• Task requirements:
Go through the material below and copy each line where the word "figures" appears.

----

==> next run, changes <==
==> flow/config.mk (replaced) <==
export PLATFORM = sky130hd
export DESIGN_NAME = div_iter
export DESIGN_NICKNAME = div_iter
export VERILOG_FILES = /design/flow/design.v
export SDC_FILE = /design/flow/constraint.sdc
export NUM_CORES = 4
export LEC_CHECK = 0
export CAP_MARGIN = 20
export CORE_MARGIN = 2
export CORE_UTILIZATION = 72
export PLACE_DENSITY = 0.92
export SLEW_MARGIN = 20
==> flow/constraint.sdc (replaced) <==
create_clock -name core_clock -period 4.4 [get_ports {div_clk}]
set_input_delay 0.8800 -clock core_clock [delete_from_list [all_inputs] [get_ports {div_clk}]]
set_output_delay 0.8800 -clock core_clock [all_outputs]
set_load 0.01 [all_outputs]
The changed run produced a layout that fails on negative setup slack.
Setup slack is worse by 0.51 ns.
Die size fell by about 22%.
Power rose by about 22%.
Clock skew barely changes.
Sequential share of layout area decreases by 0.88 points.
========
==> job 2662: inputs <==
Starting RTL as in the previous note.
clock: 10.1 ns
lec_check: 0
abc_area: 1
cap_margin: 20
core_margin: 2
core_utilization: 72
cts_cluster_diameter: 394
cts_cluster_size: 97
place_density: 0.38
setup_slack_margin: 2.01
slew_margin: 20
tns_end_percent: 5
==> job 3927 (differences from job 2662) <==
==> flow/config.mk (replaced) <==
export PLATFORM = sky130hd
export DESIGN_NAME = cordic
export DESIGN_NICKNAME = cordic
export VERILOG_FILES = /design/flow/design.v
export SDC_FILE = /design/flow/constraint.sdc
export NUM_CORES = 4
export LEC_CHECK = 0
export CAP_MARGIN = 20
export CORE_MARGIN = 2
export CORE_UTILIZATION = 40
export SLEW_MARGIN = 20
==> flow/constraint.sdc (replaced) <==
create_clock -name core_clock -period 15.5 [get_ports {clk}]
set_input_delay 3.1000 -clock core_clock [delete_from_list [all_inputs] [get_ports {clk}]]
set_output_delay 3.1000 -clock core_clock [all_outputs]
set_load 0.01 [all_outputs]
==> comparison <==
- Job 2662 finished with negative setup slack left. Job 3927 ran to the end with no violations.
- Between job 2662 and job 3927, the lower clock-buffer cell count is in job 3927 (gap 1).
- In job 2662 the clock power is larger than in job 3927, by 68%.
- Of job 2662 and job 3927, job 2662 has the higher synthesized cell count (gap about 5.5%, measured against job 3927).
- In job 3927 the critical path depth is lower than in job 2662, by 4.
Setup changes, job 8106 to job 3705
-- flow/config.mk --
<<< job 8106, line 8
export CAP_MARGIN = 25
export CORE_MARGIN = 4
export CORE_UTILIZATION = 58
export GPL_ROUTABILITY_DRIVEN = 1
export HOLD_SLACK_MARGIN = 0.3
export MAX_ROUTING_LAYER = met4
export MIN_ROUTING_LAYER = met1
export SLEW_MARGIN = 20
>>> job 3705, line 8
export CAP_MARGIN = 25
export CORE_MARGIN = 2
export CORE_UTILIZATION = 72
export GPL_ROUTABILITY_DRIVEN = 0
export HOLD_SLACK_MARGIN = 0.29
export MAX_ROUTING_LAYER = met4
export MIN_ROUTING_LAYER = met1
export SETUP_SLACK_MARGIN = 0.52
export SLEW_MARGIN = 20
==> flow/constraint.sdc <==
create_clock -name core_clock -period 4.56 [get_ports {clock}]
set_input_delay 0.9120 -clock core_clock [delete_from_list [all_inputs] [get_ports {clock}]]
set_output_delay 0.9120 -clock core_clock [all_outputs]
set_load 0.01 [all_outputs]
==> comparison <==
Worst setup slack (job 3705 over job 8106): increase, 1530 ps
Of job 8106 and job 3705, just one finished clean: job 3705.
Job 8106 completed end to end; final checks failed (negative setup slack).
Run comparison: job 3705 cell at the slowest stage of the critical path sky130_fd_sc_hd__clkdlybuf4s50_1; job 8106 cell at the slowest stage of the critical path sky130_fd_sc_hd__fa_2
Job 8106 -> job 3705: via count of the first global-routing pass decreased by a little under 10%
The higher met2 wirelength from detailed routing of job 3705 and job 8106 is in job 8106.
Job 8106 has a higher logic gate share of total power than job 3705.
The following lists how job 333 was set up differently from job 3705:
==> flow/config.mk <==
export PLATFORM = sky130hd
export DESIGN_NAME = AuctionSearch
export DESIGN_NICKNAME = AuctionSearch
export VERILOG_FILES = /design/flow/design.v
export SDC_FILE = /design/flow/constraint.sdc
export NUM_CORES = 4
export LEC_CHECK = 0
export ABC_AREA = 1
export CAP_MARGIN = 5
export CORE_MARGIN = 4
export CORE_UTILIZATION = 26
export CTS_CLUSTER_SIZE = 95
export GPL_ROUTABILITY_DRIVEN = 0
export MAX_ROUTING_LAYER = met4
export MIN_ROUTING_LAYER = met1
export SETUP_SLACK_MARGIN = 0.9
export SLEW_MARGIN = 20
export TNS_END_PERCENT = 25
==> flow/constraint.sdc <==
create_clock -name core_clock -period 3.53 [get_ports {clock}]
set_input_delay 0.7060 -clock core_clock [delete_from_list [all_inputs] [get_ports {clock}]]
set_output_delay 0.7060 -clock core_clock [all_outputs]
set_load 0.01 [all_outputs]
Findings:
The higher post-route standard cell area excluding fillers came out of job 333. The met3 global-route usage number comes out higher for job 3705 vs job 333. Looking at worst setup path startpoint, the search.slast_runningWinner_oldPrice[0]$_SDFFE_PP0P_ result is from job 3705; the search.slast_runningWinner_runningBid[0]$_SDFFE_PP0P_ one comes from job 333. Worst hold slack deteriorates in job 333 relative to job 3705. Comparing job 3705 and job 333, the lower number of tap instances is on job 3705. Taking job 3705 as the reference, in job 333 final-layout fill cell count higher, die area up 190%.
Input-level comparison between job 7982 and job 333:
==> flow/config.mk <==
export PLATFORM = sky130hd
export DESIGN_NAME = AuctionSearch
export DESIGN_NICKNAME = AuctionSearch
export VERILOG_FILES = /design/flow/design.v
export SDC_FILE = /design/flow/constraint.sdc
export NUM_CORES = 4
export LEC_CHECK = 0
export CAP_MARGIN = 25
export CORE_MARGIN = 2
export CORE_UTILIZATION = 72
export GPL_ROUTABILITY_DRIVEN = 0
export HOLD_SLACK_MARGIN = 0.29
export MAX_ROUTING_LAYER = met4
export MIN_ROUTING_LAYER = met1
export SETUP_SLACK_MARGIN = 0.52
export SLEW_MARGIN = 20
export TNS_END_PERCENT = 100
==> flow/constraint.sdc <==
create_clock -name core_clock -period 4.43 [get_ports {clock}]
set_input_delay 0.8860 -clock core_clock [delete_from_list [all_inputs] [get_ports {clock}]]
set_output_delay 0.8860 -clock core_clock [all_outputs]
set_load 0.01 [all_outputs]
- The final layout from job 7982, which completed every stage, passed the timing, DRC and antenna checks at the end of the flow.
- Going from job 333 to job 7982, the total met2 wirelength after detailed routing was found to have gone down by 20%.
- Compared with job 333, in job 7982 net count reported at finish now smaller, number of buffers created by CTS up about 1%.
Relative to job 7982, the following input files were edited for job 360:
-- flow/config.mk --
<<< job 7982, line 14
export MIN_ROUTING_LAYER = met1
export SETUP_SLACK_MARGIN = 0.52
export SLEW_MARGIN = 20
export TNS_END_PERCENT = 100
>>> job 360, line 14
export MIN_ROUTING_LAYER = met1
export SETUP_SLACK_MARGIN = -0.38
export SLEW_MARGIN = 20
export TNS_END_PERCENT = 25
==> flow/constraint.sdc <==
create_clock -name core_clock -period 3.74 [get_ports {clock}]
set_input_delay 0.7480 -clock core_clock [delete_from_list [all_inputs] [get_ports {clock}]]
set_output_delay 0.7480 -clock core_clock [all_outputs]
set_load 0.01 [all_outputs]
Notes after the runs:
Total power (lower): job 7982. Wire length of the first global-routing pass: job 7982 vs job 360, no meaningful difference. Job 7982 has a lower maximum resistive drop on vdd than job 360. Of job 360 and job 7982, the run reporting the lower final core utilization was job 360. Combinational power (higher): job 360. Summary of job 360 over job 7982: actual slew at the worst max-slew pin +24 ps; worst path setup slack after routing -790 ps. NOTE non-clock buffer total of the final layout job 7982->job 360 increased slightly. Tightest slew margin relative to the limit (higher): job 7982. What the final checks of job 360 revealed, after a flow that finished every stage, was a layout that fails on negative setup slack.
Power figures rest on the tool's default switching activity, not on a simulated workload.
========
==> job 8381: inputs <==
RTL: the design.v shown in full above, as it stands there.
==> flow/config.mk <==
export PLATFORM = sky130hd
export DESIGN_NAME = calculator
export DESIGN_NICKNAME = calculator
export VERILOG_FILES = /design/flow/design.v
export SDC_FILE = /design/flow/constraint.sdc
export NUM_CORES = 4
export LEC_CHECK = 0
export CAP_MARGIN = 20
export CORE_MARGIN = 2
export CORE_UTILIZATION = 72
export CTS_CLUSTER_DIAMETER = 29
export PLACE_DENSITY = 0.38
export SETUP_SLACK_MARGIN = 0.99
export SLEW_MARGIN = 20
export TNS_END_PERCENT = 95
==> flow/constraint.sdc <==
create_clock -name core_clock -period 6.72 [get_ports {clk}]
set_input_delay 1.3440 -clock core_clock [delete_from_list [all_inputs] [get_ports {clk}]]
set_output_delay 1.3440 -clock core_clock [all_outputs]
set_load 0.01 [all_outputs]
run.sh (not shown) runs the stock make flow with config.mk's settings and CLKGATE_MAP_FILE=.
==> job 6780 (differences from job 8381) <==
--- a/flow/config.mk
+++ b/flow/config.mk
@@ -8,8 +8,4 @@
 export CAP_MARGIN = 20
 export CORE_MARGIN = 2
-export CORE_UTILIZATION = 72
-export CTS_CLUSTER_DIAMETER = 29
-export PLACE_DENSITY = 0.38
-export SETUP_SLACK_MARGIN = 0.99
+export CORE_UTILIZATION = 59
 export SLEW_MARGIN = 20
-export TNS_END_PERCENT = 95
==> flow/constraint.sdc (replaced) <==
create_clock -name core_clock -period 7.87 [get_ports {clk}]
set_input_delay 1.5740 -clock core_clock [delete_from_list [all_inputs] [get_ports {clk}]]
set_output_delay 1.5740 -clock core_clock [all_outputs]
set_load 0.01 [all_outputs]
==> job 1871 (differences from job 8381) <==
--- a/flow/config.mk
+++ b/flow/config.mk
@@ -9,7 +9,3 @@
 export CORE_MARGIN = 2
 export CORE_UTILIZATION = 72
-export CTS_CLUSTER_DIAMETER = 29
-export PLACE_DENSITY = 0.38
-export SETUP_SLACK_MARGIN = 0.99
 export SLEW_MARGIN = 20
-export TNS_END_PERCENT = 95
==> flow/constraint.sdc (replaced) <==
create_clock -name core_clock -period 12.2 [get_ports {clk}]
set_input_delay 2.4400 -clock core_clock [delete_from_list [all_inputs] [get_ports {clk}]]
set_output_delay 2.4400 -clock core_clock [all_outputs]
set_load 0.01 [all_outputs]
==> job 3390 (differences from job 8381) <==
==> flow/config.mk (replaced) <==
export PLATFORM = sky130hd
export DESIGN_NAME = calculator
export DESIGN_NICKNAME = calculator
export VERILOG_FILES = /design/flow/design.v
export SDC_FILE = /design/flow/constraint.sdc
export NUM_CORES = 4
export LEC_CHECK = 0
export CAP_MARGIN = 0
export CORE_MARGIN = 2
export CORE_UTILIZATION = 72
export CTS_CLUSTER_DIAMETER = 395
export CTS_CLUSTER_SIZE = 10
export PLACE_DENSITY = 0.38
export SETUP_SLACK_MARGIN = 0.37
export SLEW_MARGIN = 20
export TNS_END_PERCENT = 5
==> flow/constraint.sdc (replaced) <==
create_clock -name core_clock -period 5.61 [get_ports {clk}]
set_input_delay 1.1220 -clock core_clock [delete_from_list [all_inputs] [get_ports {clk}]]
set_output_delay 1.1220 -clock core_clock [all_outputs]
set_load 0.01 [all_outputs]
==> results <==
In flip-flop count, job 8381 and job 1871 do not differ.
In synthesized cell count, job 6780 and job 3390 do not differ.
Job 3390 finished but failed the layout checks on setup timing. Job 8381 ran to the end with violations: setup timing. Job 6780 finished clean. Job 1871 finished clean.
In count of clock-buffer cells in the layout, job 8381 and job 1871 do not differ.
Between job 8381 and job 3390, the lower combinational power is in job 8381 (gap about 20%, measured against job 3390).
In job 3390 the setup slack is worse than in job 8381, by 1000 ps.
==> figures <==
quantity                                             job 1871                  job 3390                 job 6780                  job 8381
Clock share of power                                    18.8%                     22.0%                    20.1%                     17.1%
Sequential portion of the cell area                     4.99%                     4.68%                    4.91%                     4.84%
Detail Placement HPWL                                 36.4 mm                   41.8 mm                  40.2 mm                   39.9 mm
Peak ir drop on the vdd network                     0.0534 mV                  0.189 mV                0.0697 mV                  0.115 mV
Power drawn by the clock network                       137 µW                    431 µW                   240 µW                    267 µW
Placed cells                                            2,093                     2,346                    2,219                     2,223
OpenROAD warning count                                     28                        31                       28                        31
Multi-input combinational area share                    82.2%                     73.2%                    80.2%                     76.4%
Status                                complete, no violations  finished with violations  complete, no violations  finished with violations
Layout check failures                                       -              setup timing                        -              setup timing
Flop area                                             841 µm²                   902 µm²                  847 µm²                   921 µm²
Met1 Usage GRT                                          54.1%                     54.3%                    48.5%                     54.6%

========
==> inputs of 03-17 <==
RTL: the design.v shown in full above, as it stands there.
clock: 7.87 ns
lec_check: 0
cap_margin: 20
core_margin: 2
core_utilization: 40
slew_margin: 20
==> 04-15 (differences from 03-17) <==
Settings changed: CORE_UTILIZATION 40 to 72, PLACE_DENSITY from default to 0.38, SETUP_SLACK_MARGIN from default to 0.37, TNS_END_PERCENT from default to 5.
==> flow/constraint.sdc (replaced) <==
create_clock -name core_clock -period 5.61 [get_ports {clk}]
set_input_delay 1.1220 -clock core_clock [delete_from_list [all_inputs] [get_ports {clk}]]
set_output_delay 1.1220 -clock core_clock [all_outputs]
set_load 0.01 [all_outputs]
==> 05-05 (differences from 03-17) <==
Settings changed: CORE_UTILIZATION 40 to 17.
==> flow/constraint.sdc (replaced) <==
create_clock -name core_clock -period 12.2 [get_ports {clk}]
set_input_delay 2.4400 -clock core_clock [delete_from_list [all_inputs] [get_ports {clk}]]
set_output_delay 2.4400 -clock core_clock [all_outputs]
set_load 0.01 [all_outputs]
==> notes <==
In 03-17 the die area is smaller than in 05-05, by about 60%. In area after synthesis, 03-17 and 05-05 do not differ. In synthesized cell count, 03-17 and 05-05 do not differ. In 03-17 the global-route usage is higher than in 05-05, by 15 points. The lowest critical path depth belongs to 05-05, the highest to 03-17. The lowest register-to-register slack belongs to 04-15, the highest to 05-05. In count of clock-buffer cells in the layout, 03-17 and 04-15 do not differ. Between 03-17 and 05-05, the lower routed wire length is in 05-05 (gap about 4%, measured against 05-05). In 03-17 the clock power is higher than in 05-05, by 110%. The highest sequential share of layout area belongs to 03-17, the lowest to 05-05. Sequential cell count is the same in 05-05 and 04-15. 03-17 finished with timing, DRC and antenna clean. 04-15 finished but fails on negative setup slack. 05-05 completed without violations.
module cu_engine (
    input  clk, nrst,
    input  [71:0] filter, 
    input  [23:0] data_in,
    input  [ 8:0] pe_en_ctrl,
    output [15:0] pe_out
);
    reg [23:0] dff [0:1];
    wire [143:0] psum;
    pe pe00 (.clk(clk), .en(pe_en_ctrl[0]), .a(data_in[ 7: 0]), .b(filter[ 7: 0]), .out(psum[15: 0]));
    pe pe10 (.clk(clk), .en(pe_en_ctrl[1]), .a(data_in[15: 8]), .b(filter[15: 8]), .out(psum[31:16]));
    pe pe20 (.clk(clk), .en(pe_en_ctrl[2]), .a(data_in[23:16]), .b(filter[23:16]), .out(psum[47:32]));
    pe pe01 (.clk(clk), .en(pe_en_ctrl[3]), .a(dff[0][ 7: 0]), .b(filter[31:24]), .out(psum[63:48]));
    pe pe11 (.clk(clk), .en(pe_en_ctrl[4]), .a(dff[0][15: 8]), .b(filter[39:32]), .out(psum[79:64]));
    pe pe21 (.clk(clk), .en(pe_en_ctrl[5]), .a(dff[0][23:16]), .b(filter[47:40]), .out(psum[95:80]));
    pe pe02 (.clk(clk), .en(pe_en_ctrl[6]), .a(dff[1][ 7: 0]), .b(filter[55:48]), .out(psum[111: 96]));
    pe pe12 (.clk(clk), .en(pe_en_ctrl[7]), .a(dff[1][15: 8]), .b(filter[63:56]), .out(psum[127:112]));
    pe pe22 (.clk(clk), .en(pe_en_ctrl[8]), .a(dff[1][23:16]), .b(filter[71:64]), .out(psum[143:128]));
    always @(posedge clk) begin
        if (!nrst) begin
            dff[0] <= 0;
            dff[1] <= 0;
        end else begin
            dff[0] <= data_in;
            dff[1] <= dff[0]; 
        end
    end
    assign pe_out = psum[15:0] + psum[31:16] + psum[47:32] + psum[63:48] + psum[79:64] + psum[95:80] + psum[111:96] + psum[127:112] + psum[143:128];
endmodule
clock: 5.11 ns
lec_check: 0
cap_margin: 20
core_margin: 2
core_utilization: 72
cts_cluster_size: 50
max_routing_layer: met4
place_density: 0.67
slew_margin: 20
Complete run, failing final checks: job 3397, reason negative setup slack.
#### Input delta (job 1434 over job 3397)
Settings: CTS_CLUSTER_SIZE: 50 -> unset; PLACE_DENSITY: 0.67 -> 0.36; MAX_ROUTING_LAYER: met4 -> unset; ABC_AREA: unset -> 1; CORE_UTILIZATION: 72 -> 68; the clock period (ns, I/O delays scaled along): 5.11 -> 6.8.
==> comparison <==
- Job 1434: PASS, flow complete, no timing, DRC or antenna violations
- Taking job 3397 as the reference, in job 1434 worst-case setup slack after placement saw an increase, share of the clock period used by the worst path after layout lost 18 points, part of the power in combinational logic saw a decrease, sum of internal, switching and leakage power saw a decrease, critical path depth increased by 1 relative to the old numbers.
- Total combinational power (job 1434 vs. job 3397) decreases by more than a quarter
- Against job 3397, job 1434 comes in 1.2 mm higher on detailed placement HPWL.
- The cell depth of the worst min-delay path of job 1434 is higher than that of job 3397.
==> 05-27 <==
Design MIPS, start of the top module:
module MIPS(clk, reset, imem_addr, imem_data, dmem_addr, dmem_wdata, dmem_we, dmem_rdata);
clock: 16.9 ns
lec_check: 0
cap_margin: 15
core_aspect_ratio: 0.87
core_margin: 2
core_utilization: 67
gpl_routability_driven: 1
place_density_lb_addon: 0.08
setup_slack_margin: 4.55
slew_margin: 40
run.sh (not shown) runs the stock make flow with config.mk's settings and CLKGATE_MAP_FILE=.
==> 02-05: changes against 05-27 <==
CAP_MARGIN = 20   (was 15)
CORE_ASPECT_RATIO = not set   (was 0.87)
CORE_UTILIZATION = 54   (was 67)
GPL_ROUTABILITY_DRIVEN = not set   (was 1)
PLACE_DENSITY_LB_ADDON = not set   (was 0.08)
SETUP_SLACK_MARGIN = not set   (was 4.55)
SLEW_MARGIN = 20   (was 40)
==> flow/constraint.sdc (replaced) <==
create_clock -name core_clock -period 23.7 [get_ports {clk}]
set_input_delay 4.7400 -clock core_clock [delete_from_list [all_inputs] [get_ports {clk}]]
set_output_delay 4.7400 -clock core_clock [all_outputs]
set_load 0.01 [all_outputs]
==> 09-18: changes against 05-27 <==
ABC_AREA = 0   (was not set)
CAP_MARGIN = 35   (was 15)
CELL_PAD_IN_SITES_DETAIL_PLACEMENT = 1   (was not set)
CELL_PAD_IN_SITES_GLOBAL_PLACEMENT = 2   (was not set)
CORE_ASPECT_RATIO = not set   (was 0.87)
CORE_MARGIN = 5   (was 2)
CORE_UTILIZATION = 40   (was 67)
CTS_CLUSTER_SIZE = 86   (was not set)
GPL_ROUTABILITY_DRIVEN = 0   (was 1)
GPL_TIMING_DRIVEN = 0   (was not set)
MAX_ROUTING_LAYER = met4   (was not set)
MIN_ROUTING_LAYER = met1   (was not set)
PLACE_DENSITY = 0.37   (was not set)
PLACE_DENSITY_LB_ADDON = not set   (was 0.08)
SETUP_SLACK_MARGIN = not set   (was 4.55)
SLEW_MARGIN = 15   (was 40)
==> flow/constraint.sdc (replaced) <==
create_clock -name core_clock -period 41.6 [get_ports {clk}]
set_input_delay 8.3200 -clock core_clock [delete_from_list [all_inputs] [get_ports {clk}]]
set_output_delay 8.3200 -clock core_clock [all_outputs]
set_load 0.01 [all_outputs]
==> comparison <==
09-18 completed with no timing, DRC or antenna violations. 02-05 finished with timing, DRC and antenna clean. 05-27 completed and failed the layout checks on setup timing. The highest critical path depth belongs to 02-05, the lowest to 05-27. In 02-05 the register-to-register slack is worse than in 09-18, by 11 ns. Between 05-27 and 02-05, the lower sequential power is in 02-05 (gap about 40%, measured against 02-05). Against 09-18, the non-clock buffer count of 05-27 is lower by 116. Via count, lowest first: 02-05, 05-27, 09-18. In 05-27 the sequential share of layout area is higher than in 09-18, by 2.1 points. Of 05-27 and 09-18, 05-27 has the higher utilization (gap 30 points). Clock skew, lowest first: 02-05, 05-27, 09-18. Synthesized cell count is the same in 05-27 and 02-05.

----

• The answer:
Power figures rest on the tool's default switching activity, not on a simulated workload.
==> figures <==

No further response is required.